**src/rtl/memory_fifo_pkg.sv**
```systemverilog
// Shared sizes and FSM encoding for the external-memory byte FIFO controller.
package memory_fifo_pkg;
    localparam int DEPTH  = 8;
    localparam int ADDR_W = 3;
    localparam int DATA_W = 8;
    localparam int CNT_W  = 4;

    typedef enum logic {
        S_IDLE  = 1'b0,
        S_FETCH = 1'b1
    } state_e;
endpackage

```
**src/rtl/memory_fifo_ctrl.sv**
```systemverilog
// 8-entry byte FIFO kept in an external single-port memory, plus one output register.
// Optional `level` output (count + out_valid) enabled by macro MEMORY_FIFO_CTRL_LEVEL_EN.
module memory_fifo_ctrl
    import memory_fifo_pkg::*;
(
    input  logic              clk,
    input  logic              rst,
    input  logic              in_valid,
    input  logic [DATA_W-1:0] in_data,
    output logic              in_ready,
    output logic              out_valid,
    output logic [DATA_W-1:0] out_data,
    input  logic              out_ready,
    output logic              mem_we,
    output logic [ADDR_W-1:0] mem_addr,
    output logic [DATA_W-1:0] mem_din,
    input  logic [DATA_W-1:0] mem_dout,
    output logic              full,
    output logic              empty
`ifdef MEMORY_FIFO_CTRL_LEVEL_EN
    ,
    output logic [CNT_W-1:0]  level
`endif
);

    state_e            state_q, state_d;
    logic [ADDR_W-1:0] wr_ptr_q, wr_ptr_d;
    logic [ADDR_W-1:0] rd_ptr_q, rd_ptr_d;
    logic [CNT_W-1:0]  count_q, count_d;
    logic              out_valid_q, out_valid_d;
    logic [DATA_W-1:0] out_data_q, out_data_d;
    logic              full_int;
    logic              read_issue;

    assign full_int   = (count_q == CNT_W'(DEPTH));
    // Refilling the output register takes priority over accepting a new byte.
    assign read_issue = (state_q == S_IDLE) && (count_q != '0) && (!out_valid_q || out_ready);

    always_comb begin
        state_d     = state_q;
        wr_ptr_d    = wr_ptr_q;
        rd_ptr_d    = rd_ptr_q;
        count_d     = count_q;
        out_valid_d = out_valid_q;
        out_data_d  = out_data_q;
        mem_we      = 1'b0;
        mem_addr    = wr_ptr_q;
        in_ready    = 1'b0;

        if (out_valid_q && out_ready) begin
            out_valid_d = 1'b0;
        end

        case (state_q)
            S_IDLE: begin
                if (read_issue) begin
                    mem_addr = rd_ptr_q;
                    rd_ptr_d = rd_ptr_q + 1'b1;
                    count_d  = count_q - 1'b1;
                    state_d  = S_FETCH;
                end else begin
                    in_ready = !full_int;
                    mem_we   = in_valid && !full_int;
                    if (in_valid && !full_int) begin
                        wr_ptr_d = wr_ptr_q + 1'b1;
                        count_d  = count_q + 1'b1;
                    end
                end
            end
            S_FETCH: begin
                // rd_ptr already advanced; keep presenting the address being read.
                mem_addr    = rd_ptr_q - 1'b1;
                out_data_d  = mem_dout;
                out_valid_d = 1'b1;
                state_d     = S_IDLE;
            end
            default: state_d = S_IDLE;
        endcase

        if (rst) begin
            mem_we   = 1'b0;
            in_ready = 1'b0;
            mem_addr = '0;
        end
    end

    always_ff @(posedge clk) begin
        if (rst) begin
            state_q     <= S_IDLE;
            wr_ptr_q    <= '0;
            rd_ptr_q    <= '0;
            count_q     <= '0;
            out_valid_q <= 1'b0;
            out_data_q  <= '0;
        end else begin
            state_q     <= state_d;
            wr_ptr_q    <= wr_ptr_d;
            rd_ptr_q    <= rd_ptr_d;
            count_q     <= count_d;
            out_valid_q <= out_valid_d;
            out_data_q  <= out_data_d;
        end
    end

    assign out_valid = out_valid_q;
    assign out_data  = out_data_q;
    assign mem_din   = in_data;
    assign full      = !rst && full_int;
    assign empty     = rst || ((count_q == '0) && !out_valid_q);

`ifdef MEMORY_FIFO_CTRL_LEVEL_EN
    assign level = rst ? '0 : (count_q + CNT_W'(out_valid_q));
`endif

endmodule
```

═══

WHAT THE TASK REQUIRES - Each line above is to be set down again verbatim.

THE COMPLETED TASK -
**src/rtl/memory_fifo_pkg.sv**
```systemverilog
// Shared sizes and FSM encoding for the external-memory byte FIFO controller.
package memory_fifo_pkg;
    localparam int DEPTH  = 8;
    localparam int ADDR_W = 3;
    localparam int DATA_W = 8;
    localparam int CNT_W  = 4;

    typedef enum logic {
        S_IDLE  = 1'b0,
        S_FETCH = 1'b1
    } state_e;
endpackage

```
**src/rtl/memory_fifo_ctrl.sv**
```systemverilog
// 8-entry byte FIFO kept in an external single-port memory, plus one output register.
// Optional `level` output (count + out_valid) enabled by macro MEMORY_FIFO_CTRL_LEVEL_EN.
module memory_fifo_ctrl
    import memory_fifo_pkg::*;
(
    input  logic              clk,
    input  logic              rst,
    input  logic              in_valid,
    input  logic [DATA_W-1:0] in_data,
    output logic              in_ready,
    output logic              out_valid,
    output logic [DATA_W-1:0] out_data,
    input  logic              out_ready,
    output logic              mem_we,
    output logic [ADDR_W-1:0] mem_addr,
    output logic [DATA_W-1:0] mem_din,
    input  logic [DATA_W-1:0] mem_dout,
    output logic              full,
    output logic              empty
`ifdef MEMORY_FIFO_CTRL_LEVEL_EN
    ,
    output logic [CNT_W-1:0]  level
`endif
);

    state_e            state_q, state_d;
    logic [ADDR_W-1:0] wr_ptr_q, wr_ptr_d;
    logic [ADDR_W-1:0] rd_ptr_q, rd_ptr_d;
    logic [CNT_W-1:0]  count_q, count_d;
    logic              out_valid_q, out_valid_d;
    logic [DATA_W-1:0] out_data_q, out_data_d;
    logic              full_int;
    logic              read_issue;

    assign full_int   = (count_q == CNT_W'(DEPTH));
    // Refilling the output register takes priority over accepting a new byte.
    assign read_issue = (state_q == S_IDLE) && (count_q != '0) && (!out_valid_q || out_ready);

    always_comb begin
        state_d     = state_q;
        wr_ptr_d    = wr_ptr_q;
        rd_ptr_d    = rd_ptr_q;
        count_d     = count_q;
        out_valid_d = out_valid_q;
        out_data_d  = out_data_q;
        mem_we      = 1'b0;
        mem_addr    = wr_ptr_q;
        in_ready    = 1'b0;

        if (out_valid_q && out_ready) begin
            out_valid_d = 1'b0;
        end

        case (state_q)
            S_IDLE: begin
                if (read_issue) begin
                    mem_addr = rd_ptr_q;
                    rd_ptr_d = rd_ptr_q + 1'b1;
                    count_d  = count_q - 1'b1;
                    state_d  = S_FETCH;
                end else begin
                    in_ready = !full_int;
                    mem_we   = in_valid && !full_int;
                    if (in_valid && !full_int) begin
                        wr_ptr_d = wr_ptr_q + 1'b1;
                        count_d  = count_q + 1'b1;
                    end
                end
            end
            S_FETCH: begin
                // rd_ptr already advanced; keep presenting the address being read.
                mem_addr    = rd_ptr_q - 1'b1;
                out_data_d  = mem_dout;
                out_valid_d = 1'b1;
                state_d     = S_IDLE;
            end
            default: state_d = S_IDLE;
        endcase

        if (rst) begin
            mem_we   = 1'b0;
            in_ready = 1'b0;
            mem_addr = '0;
        end
    end

    always_ff @(posedge clk) begin
        if (rst) begin
            state_q     <= S_IDLE;
            wr_ptr_q    <= '0;
            rd_ptr_q    <= '0;
            count_q     <= '0;
            out_valid_q <= 1'b0;
            out_data_q  <= '0;
        end else begin
            state_q     <= state_d;
            wr_ptr_q    <= wr_ptr_d;
            rd_ptr_q    <= rd_ptr_d;
            count_q     <= count_d;
            out_valid_q <= out_valid_d;
            out_data_q  <= out_data_d;
        end
    end

    assign out_valid = out_valid_q;
    assign out_data  = out_data_q;
    assign mem_din   = in_data;
    assign full      = !rst && full_int;
    assign empty     = rst || ((count_q == '0) && !out_valid_q);

`ifdef MEMORY_FIFO_CTRL_LEVEL_EN
    assign level = rst ? '0 : (count_q + CNT_W'(out_valid_q));
`endif

endmodule
```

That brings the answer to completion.